Book Review: On pilgrimage with Newman

Book Review: On pilgrimage with Newman

Newman’s London – A Pilgrim Handbook, by Joanna Bogle, Gracewing, 84pp, £7.99
 
reviewed by Richard Whinder
 
The canonisation of John Henry Newman is undoubtedly a source of great joy for the whole Church – and especially for Catholics in England and Wales. His devotees longed for this day for many years, but for a long period his caused seemed to be faltering, largely for want of the required miracles. Now, however, we can see that God’s Providence has seen fit to raise Newman to the altar at the most appropriate time, for his gifts seem singularly fitting to our own moment in history. His utter devotion to the Truth, and fidelity to God’s call reproaches the relativism and secularism of our own times.
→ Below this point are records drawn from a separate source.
===== config.mk =====
export PLATFORM = sky130hd
export DESIGN_NAME = pi_hsk_word_rx
export DESIGN_NICKNAME = d
export VERILOG_FILES = /design/src/rtl/pi_hsk_pkg.sv /design/src/rtl/pi_hsk_fifo.sv /design/src/rtl/pi_hsk_word_rx.sv
export SDC_FILE = /design/constraint.sdc
export NUM_CORES = 1
export LEC_CHECK = 0
export ABC_AREA = 0
export CAP_MARGIN = 20
export CELL_PAD_IN_SITES_DETAIL_PLACEMENT = 1
export CELL_PAD_IN_SITES_GLOBAL_PLACEMENT = 2
export CORE_MARGIN = 2
export CORE_UTILIZATION = 50
export CTS_CLUSTER_SIZE = 20
export DETAILED_ROUTE_END_ITERATION = 8
export DONT_BUFFER_PORTS = 1
export GPL_TIMING_DRIVEN = 1
export PLACE_DENSITY_LB_ADDON = 0.1
export SYNTH_ARGS = -nofsm -noshare
export SYNTH_HDL_FRONTEND = slang
export SYNTH_SLANG_ARGS = --single-unit
export TNS_END_PERCENT = 10

===== constraint.sdc =====
create_clock -name clk -period 8 [get_ports clk]
set_clock_uncertainty 0.05 [all_clocks]
set_input_delay 1.6 -clock clk [delete_from_list [all_inputs] [get_ports clk]]
set_output_delay 1.6 -clock clk [all_outputs]
set_load 0.01 [all_outputs]

===== src/rtl/pi_hsk_pkg.sv =====
// Shared types and defaults for the Raspberry Pi PMOD word receiver.
// The optional partial-word timeout is enabled by the HSK_TIMEOUT_EN macro (see pi_hsk_word_rx).
package pi_hsk_pkg;

    typedef enum logic {
        IDLE = 1'b0,
        ACK  = 1'b1
    } hsk_state_t;

    localparam int DEF_DATA_W      = 8;
    localparam int DEF_SYNC_STAGES = 2;
    localparam int DEF_BEATS       = 4;
    localparam int DEF_FIFO_DEPTH  = 4;
    localparam int DEF_TIMEOUT_CYC = 1_000_000;

    function automatic int fifo_count_w(input int depth);
        return $clog2(depth) + 1;
    endfunction

endpackage


===== src/rtl/pi_hsk_fifo.sv =====
// Show-ahead word FIFO: head entry is presented combinationally, zero when empty.
// DEPTH must be a power of two so the pointers wrap naturally.
module pi_hsk_fifo
    import pi_hsk_pkg::*;
#(
    parameter int WIDTH = DEF_DATA_W * DEF_BEATS,
    parameter int DEPTH = DEF_FIFO_DEPTH
) (
    input  logic                            clk,
    input  logic                            reset,
    input  logic                            push,
    input  logic [WIDTH-1:0]                push_data,
    input  logic                            pop,
    output logic [WIDTH-1:0]                pop_data,
    output logic                            full,
    output logic                            empty,
    output logic [fifo_count_w(DEPTH)-1:0]  count
);

    localparam int PTR_W = $clog2(DEPTH);
    localparam int CNT_W = fifo_count_w(DEPTH);

    logic [WIDTH-1:0] mem [DEPTH];
    logic [PTR_W-1:0] wr_ptr;
    logic [PTR_W-1:0] rd_ptr;
    logic             do_push;
    logic             do_pop;

    assign full     = (count == CNT_W'(DEPTH));
    assign empty    = (count == '0);
    assign do_push  = push && !full;
    assign do_pop   = pop && !empty;
    assign pop_data = empty ? '0 : mem[rd_ptr];

    always_ff @(posedge clk) begin
        if (do_push) begin
            mem[wr_ptr] <= push_data;
        end
    end

    always_ff @(posedge clk or posedge reset) begin
        if (reset) begin
            wr_ptr <= '0;
            rd_ptr <= '0;
            count  <= '0;
        end else begin
            if (do_push) begin
                wr_ptr <= wr_ptr + 1'b1;
            end
            if (do_pop) begin
                rd_ptr <= rd_ptr + 1'b1;
            end
            case ({do_push, do_pop})
                2'b10:   count <= count + 1'b1;
                2'b01:   count <= count - 1'b1;
                default: count <= count;
            endcase
        end
    end

endmodule


===== src/rtl/pi_hsk_word_rx.sv =====
// Pi PMOD receive front-end: strobe synchroniser, 4-phase req/ack FSM, beat assembly into a word FIFO.
// Define HSK_TIMEOUT_EN to discard a partial word after TIMEOUT_CYC idle cycles.
//
//   state | meaning
//   IDLE  | fpga_hsk low, waiting for synchronised request and room for the beat
//   ACK   | fpga_hsk high, beat captured, waiting for the Pi to drop its request
module pi_hsk_word_rx
    import pi_hsk_pkg::*;
#(
    parameter int DATA_W      = DEF_DATA_W,
    parameter int SYNC_STAGES = DEF_SYNC_STAGES,
    parameter int BEATS       = DEF_BEATS,
    parameter int FIFO_DEPTH  = DEF_FIFO_DEPTH,
    parameter int TIMEOUT_CYC = DEF_TIMEOUT_CYC
) (
    input  logic                                 clk,
    input  logic                                 reset,
    input  logic                                 pi_hsk_raw,
    input  logic [DATA_W-1:0]                    pmod_data,
    output logic                                 fpga_hsk,
    output logic [DATA_W*BEATS-1:0]              word_data,
    output logic                                 word_valid,
    input  logic                                 word_ready,
    output logic [fifo_count_w(FIFO_DEPTH)-1:0]  fifo_count,
    output logic                                 timeout_err
);

    localparam int WORD_W = DATA_W * BEATS;
    localparam int BEAT_W = (BEATS > 1) ? $clog2(BEATS) : 1;

    logic [SYNC_STAGES-1:0] sync_q;
    logic                   hsk_s;
    hsk_state_t             state;
    logic [BEAT_W-1:0]      beat_cnt;
    logic [WORD_W-1:0]      asm_q;
    logic [WORD_W-1:0]      asm_next;
    logic                   last_beat;
    logic                   capture;
    logic                   push;
    logic                   fifo_full;
    logic                   fifo_empty;
    logic                   tmo_fire;

    always_ff @(posedge clk or posedge reset) begin
        if (reset) begin
            sync_q <= '0;
        end else begin
            sync_q <= {sync_q[SYNC_STAGES-2:0], pi_hsk_raw};
        end
    end

    assign hsk_s     = sync_q[SYNC_STAGES-1];
    assign last_beat = (beat_cnt == BEAT_W'(BEATS - 1));
    // The last beat is only acknowledged when the word has somewhere to go.
    assign capture   = (state == IDLE) && hsk_s && (!last_beat || !fifo_full);
    assign push      = capture && last_beat;

    always_comb begin
        asm_next = asm_q;
        asm_next[beat_cnt*DATA_W +: DATA_W] = pmod_data;
    end

    always_ff @(posedge clk or posedge reset) begin
        if (reset) begin
            state    <= IDLE;
            fpga_hsk <= 1'b0;
            beat_cnt <= '0;
            asm_q    <= '0;
        end else if (capture) begin
            state    <= ACK;
            fpga_hsk <= 1'b1;
            asm_q    <= asm_next;
            beat_cnt <= last_beat ? '0 : beat_cnt + 1'b1;
        end else if (state == ACK && !hsk_s) begin
            state    <= IDLE;
            fpga_hsk <= 1'b0;
        end else if (tmo_fire) begin
            beat_cnt <= '0;
        end
    end

`ifdef HSK_TIMEOUT_EN
    localparam int TMO_W = $clog2(TIMEOUT_CYC + 1);

    logic [TMO_W-1:0] tmo_cnt;
    logic             tmo_run;

    assign tmo_run  = (state == IDLE) && (beat_cnt != '0) && !hsk_s;
    assign tmo_fire = tmo_run && (tmo_cnt == TMO_W'(TIMEOUT_CYC - 1));

    always_ff @(posedge clk or posedge reset) begin
        if (reset) begin
            tmo_cnt     <= '0;
            timeout_err <= 1'b0;
        end else begin
            timeout_err <= tmo_fire;
            if (capture || tmo_fire) begin
                tmo_cnt <= '0;
            end else if (tmo_run) begin
                tmo_cnt <= tmo_cnt + 1'b1;
            end
        end
    end
`else
    logic unused_timeout;

    assign unused_timeout = ^TIMEOUT_CYC;
    assign tmo_fire       = 1'b0;
    assign timeout_err    = 1'b0;
`endif

    pi_hsk_fifo #(
        .WIDTH (WORD_W),
        .DEPTH (FIFO_DEPTH)
    ) u_fifo (
        .clk       (clk),
        .reset     (reset),
        .push      (push),
        .push_data (asm_next),
        .pop       (word_ready),
        .pop_data  (word_data),
        .full      (fifo_full),
        .empty     (fifo_empty),
        .count     (fifo_count)
    );

    assign word_valid = !fifo_empty;

endmodule


# Word level (Yosys, flattened, before mapping)
# Memory sizes are Yosys's and may differ from the RTL's.
# Index checks and enable logic that the tools add are counted.
# classes
eq_ne,4
reduce_logical,14
bitwise_logic,1
n_div,0
shift,2
n_mux,8
order_cmp,0
n_mul,0
n_addsub,6
# ops
op,n
$neg A5 Y34,1
$shift A8 B34 Y32 const A,1
$shiftx A8 B34 Y32,1
$bwmux W32,1
$mux W32,1
$add A2 B1 Y2 const B,3
$logic_and A1 B1 Y1,6
$pmux W3 S2,1
$eq A2 B2 Y1 const B,2
$logic_not A1 Y1,4
$mux W1,4
$reduce_bool A2 Y1,2
$add A3 B1 Y3 const B,1
$eq A3 B3 Y1 const B,1
$logic_not A3 Y1,1
$sub A3 B1 Y3 const B,1
$eq A2 B1 Y1 const B,1
$mux W2,1
$logic_or A1 B1 Y1,1
$not A1 Y1,1
# totals
ramBits,128
latch_bits,0
mem_bits_ro,0
register_bits,44
output_inout_bits,38
inputBits,12
wordCells,43
n_memories,1
# memory_table
name,words,width,rd,rd_clocked_by_memory_dff,wr,line,text
u_fifo.mem,4,32,1,0,1,pi_hsk_fifo.sv:23,logic [WIDTH-1:0] mem [DEPTH];

# Depth between registers and ports, before layout
# logic_depth
word_depth,8
mapped_depth,10
ltp_nobuf,8

# Cells and area by module
# Synthesis repeated with hierarchy kept, for this count alone.
# hier_totals
cells_unflattened,413
hier_area_um2,7269.5
# modules_own_cells
module,instances,cells_per_inst,area_per_inst_um2,seq_area_each_um2
pi_hsk_fifo,1,242,5295.1,4018.9
pi_hsk_word_rx,1,171,1974.4,925.9

# Worst setup path after synthesis
# OpenSTA, ideal clock, no wires.
# synth_path
path_type,reg2out
from,reg u_fifo.count[0]
to,out word_data[22]
arrival_time_ns,1.351
path_stages_with_launch,5
required_ns,6.350
setup_slack_ns,4.999
path_buffers,2
cell_sequence,dfrtp_1 -> or3_1 -> clkbuf_1 -> clkbuf_1 -> and2_1
# synth_via
elab_chain_len,2
# synth_lines
item,line,text
start: declaration,pi_hsk_fifo.sv:17,output logic [fifo_count_w(DEPTH)-1:0] count
start signal: assignment,pi_hsk_fifo.sv:54,2'b10: count <= count + 1'b1;
start signal: assignment,pi_hsk_fifo.sv:55,2'b01: count <= count - 1'b1;
start signal: assignment,pi_hsk_fifo.sv:56,default: count <= count;
$logic_not A3 Y1,pi_hsk_fifo.sv:30,assign empty = (count == '0);
$mux W32,pi_hsk_fifo.sv:33,assign pop_data = empty ? '0 : mem[rd_ptr];
end: declaration,pi_hsk_word_rx.sv:21,"output logic [DATA_W*BEATS-1:0] word_data,"
# No other way between the ends.

# Worst setup path after layout
# layout_path
from,reg u_fifo.rd_ptr[0]
to,out word_data[31]
# layout_via
elab_chain_len,2
# layout_lines
item,line,text
start: declaration,pi_hsk_fifo.sv:25,logic [PTR_W-1:0] rd_ptr;
start signal: assignment,pi_hsk_fifo.sv:51,rd_ptr <= rd_ptr + 1'b1;
$mem_v2 Z4 W32,n/a,
$mux W32,pi_hsk_fifo.sv:33,
# No other way between the ends.

==> impl_summary.md <==
Synth
Yosys mapped a number of flops with a built-in enable equal to 128. After synthesis, the cell types taking the most area are edfxtp_1 (53%), dfrtp_1 (15%), mux4_2 (10%). The unique cell type count in the Yosys netlist is 36. Averaged over all synthesized cells, the footprint is 16.2 sq um. Counting flops with an async set or reset pin after synthesis yields a share of 25.6%. Sequential elements use 68.3% of the synthesized area.

After technology mapping, the gate count stands at 446. The area share of the largest cell type after synthesis is 53.1%. The synthesized design spends more area on one cell type than any other, namely edfxtp_1. Synthesis inferred 172 register bits. The count of yosys warnings during synthesis is 0. The net count after synthesis is 469. The most common flop cell mapped by yosys is edfxtp_1. In this run the cell area of the synthesized design comes to 7240 sq um.

Hold path
Along the worst hold path, the cell count comes to 0. For hold timing, the worst endpoint is sync_q[1]. The worst min-delay path class is flip-flop to flip-flop. The hold path startpoint is sync_q[0].

Clocking
The maximum buffer depth of the clock tree is 2. Hold repair after CTS inserted 0 buffers. The number of gates resized after CTS was 0.

The CTS H-tree depth is 4. The total CTS buffers is 17. The tree built by TritonCTS fans out to 172 sinks. The post-CTS setup-driven buffer insertion count is 0.

The buffer type at the clock tree root is clkbuf_16. The TritonCTS clock tree is built. The clock latency on the worst-skew pair is roughly 0.43 ns.

After clock tree synthesis, the clock-pin slew on the worst setup and hold paths is 0.06 ns.

Floorplan
The initial utilization of the core area, before any placement, comes to approximately half. After floorplanning, the core was divided into 43 placement rows. The die area is 15500 sq um. The number of ports placed on the die boundary is 50. The y dimension of the die is roughly 120 um. The core footprint is about 14000 sq um.

The horizontal extent of the die is roughly 120 um.

Setup path
The critical path startpoint category is a flip-flop. The length in cells of the worst reg-to-reg path is 4. The buffer and inverter count on the worst path is 1. The critical path starts at u_fifo.rd_ptr[0]. The slack of the worst reg-to-reg path is ~4.7 ns. Data on the critical path arrives at its endpoint at 2.37 ns.

Walking the worst path, the cells encountered are buf_4, mux4_2, and2_1. The kind of cell with the highest combined delay along the critical path is flip-flops. The worst setup path is captured at an output pin.

The largest individual stage delay along the critical path comes from the cell dfrtp_2. At the worst endpoint, the required time is around 6.4 ns. In this run the critical register-to-register path is launched from state. Along the worst path, the maximum fanout reaches 22. In this design, the stage delay of the slowest critical-path cell is 0.62 ns. The worst setup path is of the flip-flop to output pin kind. The capture instance of the worst register-to-register path is u_fifo.mem[2][17].

Cells and area
The multi-input combinational cell area is 1930 sq um. The fraction of layout cells with a size suffix above 1 is a little under a fifth. In the layout the commonest cells are edfxtp_1 (128), dfrtp_1 (43), a22o_1 (40). The layout has around 1300 filler cells. The post-synthesis to final-layout area growth is 10.3%. The commonest non-fill, non-tap cell in the layout is edfxtp_1. 0 antenna diodes ended up in the layout. The number of nets in the finished design is between 400 and 500.

The number of non-filler instances in the completed layout is 635. The sequential cell area is 4950 sq um.

Global routing
Global routing used 20.5% of the available tracks across all layers. Entering global routing, the biggest net connects 45 pins. The via count of the first global-routing pass came to 4031.

The met3 layer usage reported by global route is 5.54%. The initial antenna violation count came to 0. The first global-routing pass estimated roughly 24000 um of wire. The layer flagged by global routing as most heavily used is met2. The met2 track demand over resource in global routing is 32.5%. Summed over all layers, the global routing overflow is 0.

The global routing met1 resource utilization is 27.8%.

Power and ir drop
The final total power is 2.88 mW. Power spread over the standard cell area amounts to 360 nW/um^2. The share of total power dissipated in the clock network is 30.2%. In this run the power spent charging and discharging nets is 0.859 mW. The worst-case IR drop observed on VDD is 153 uV. Registers are responsible for 43.5% of the overall power. The share of power burned in combinational logic is 26.3%. In this run switching power makes up 29.9% of total power. The internal portion of the total power is 2.02 mW. The total leakage power is 2.88 nW.

Routing
The number of iterations in the first detailed-routing pass is 4. The number of vias per cell is 5.76. The routed layout has 3660 vias.

The DRC violation total after the first TritonRoute iteration is 280. For this run, design rule violations remaining after detail routing come to 0. After detailed routing, the average wire length per cell comes to 23.0 um. The final layout contains routed wiring with a total length of 14600 um. The detail route stage leaves a number of antenna-violating nets equal to 0.

Timing
Setup repair after global routing left no endpoint under its margin. In this run the tightest slew margin relative to its limit is 32.3%. After layout, the minimum clock period comes to 4.02 ns. The achievable frequency is about 250 MHz. For the pin with the worst max-slew slack, the measured transition is 1.01 ns. The count of pins over their slew limit is 0.

The setup TNS is 0 ns. The number of hold-slack violations in the final timing report is 0. The final period utilization is between 50% and 60%. The setup violation total in the final timing report is 0.

Flow run
The tool flagged a number of max-cap violations equal to 0.

Run status
The flow ran to the end, and the final reports show no timing, DRC or antenna violations.

Placement
Once placement completed, the tool counted placed cells totaling 601. During placement, the flow inserted port buffers numbering 0. The wire-length estimate of the detail-placed layout is around 9300 um.

The congestion estimate from routability-driven global placement came to between 0.7 and 0.8.
power by group through the flow:
stage / Sequential [mW] / Clock, mW / Combinational [mW]
final: 1.25 / 0.870 / 0.756
after global routing: 1.27 / 0.918 / 0.837
after CTS: 1.26 / 0.882 / 0.772
after detailed placement: 1.27 / 0 / 0.767
after global placement: 1.27 / 0 / 0.739
after floorplan: 1.21 / 0 / 0.675
synthesized netlist by cell type (all sizes together), types with 4 or more instances:
| cell | number |
|---|---|
| dfrtp | 44 |
| and2 | 33 |
| inv | 36 |
| and3 | 4 |
| o21ai | 26 |
| ha | 10 |
| clkbuf | 6 |
| nor2 | 5 |
| edfxtp | 128 |
| a22o | 40 |
| nand2 | 25 |
| buf | 28 |
| nand3 | 6 |
| mux4 | 32 |
flip-flops by register name, summed over array words and instances (netlist names):
register / flops
asm_q: 32
beat_cnt: 2
state: 1
sync_q: 2
u_fifo.count: 3
u_fifo.mem: 128
u_fifo.rd_ptr: 2
u_fifo.wr_ptr: 2
worst max path at each step:
stage,end,slack (ns),cells after the start
after floorplan,word_data[22],5.00,4
after global placement,word_data[31],4.36,3
after detailed placement,word_data[26],4.35,3
after CTS,word_data[26],3.89,3
after global routing,word_data[31],3.78,3
final,word_data[31],3.98,3
logic make-up (layout without fill, tap and decap cells):
logic type | after synthesis | after routing | synth area share, %
adder cells (fa/ha/maj) | 11 | 11 | 2.00
flip-flops | 172 | 172 | 68.3
buffers and inverters | 71 | 80 | 5.20
AND/OR/NAND/NOR | 83 | 83 | 6.63
other | 1 | 1 | 0.0518
AO/OA/AOI/OAI | 68 | 68 | 6.86
multiplexers | 34 | 34 | 10.2
XOR/XNOR | 6 | 6 | 0.726
per-layer routing:
layer / share of wire (%) / up-vias / wire length [um]
met1: 45 / 1938 / 6580
met2: 49 / 60 / 7230
li1: - / 1647 / -
met3: 4.1 / 15 / 606
met5: 0 / - / 0
met4: 1.5 / 0 / 216
cell type report:
type | count | area share (%)
inverters | 37 | 1.74
clock buffers | 18 | 5.50
flip-flops and latches | 172 | 61.9
well taps | 180 | 2.82
repair buffers | 11 | 1.47
clock inverters | 14 | 2.41
multi-input cells | 203 | 24.2
through the flow:
| step | cell area, sq um | worst slack, ns | utilization [%] | hold slack [ns] |
|---|---|---|---|---|
| after detailed placement | 7330 | 4.35 | 52.4 | 0.288 |
| after global routing | 7990 | 3.78 | 57.1 | 0.307 |
| after floorplan | 7240 | 5.00 | - | 0.281 |
| final | 7990 | 3.98 | 57.1 | 0.300 |
| after global placement | 7300 | 4.36 | 52.2 | 0.283 |
| after CTS | 7960 | 3.89 | 56.9 | 0.303 |
(Power assumes the default switching activity.)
His faithful adherence to the hierarchical Church – coupled with his rejection of a shallow and dangerous Ultramontanism - is a model for believers in every age. A man who truly lived the priestly ministry, his own personal holiness shines out all the brighter at a time when the priesthood – mired by scandal but so often, too, the object of unjust hostility – stands in need of renewal and reform. Last but by no means least, his wise and sensitive teaching on the development of doctrine can help us to interpret rightly the insights of the Second Vatican Council, always in fidelity to Tradition, and giving hope for the future.
 
Newman places
 
It is to be hoped that Newman’s canonisation will encourage a new wave of devotion to him, and in this, the small work under review has a valuable role to play. The author, Joanna Bogle, is herself a longtime admirer of the great Cardinal (indeed, your reviewer has fond memories of the talk on Newman she helped to organise at the time of his beatification – and of the Victorian marmalade cake she provided for the occasion!). Mrs Bogle always writes with enthusiasm, and this little book provides an erudite and enlightening introduction to Newman and to some of the places associated with him. The text is accompanied by some charming black and white illustrations by Malgorzata Brykczynska.
 
After a brief sketch outlining Newman’s life and work, we are taken first to Threadneedle Street, where the Cardinal was born; thence to Southampton Place, where his family moved when he was two years old; and on to Grey Court House at Ham, not far from Richmond. This was the family’s country residence (even today Ham retains a semi-rural air) and a place of happy memories for Newman. Here he recalled seeing candles being lighted in the windows to celebrate the victory at Trafalgar, and he swung on the trees and played among the gooseberry bushes. Later we move on to Ealing (where Newman was at school, when his father’s bank failed), to Norwood (where there was another house connected to the family), and to Grosvenor Place (where Newman’s Oxford friend and fellow Tractarian John Bowden lived, and Newman visited).
 
London, Birmingham and Oxford
 
The mention of Oxford, of course, reminds us that, although Newman was very much a Londoner by birth (indeed, arguably a Cockney, having been born within the sound of Bow Bells, as Mrs Bogle reminds us) he was to spend most of his life elsewhere, notably in Oxford and Birmingham. Sensibly, therefore, this book goes beyond the strict letter of its title, and includes excursions to these other cities. In Oxford one can see Newman’s colleges, Trinity and Oriel and visit his retreat at Littlemore, where Blessed Dominic Barberi received him into the Church. In Birmingham, there is St Mary’s College, Oscott, where he preached his famous ‘Second Spring’ sermon, and the Birmingham Oratory, where Newman devoted so much of his life to the priestly ministry, in imitation of his beloved St Philip Neri, the original Oratorian.
 
The book also introduces us to some of the churches and shrines honouring Newman, some of which he would have known personally (such as the Brompton Oratory, or Our Lady of the Assumption on Warwick Street) and some of which have a different connection (for example, the church of the Precious Blood, Borough, now cared for by the Ordinariate of Our Lady of Walsingham, to whom Newman has been such an inspiration – or St Aloysius’ church at Oxford, now home to that Oxford Oratory which Newman had so much wished to establish).
 
A call to holiness
 
The author concludes her work with Pope Benedict XVI’s homily, delivered on the occasion of Newman’s beatification in 2010 – and we cannot do better than to cite part of it here: ‘Cardinal Newman’s motto, “cor ad cor loquitur”, or “heart speaks unto heart”, gives us an insight into his understanding of the Christian life as a call to holiness, experienced as the profound desire of the human heart to enter into intimate communion with the Heart of God’.
 
Pilgrimage is one way in which that closer communion with God can be sought – and it is to be hoped that this ‘pilgrim guide’ will help many in their quest.

 

Notes:

Father Richard Whinder is a history graduateand Parish Priest of Holy Ghost Catholic Church, Balham, London.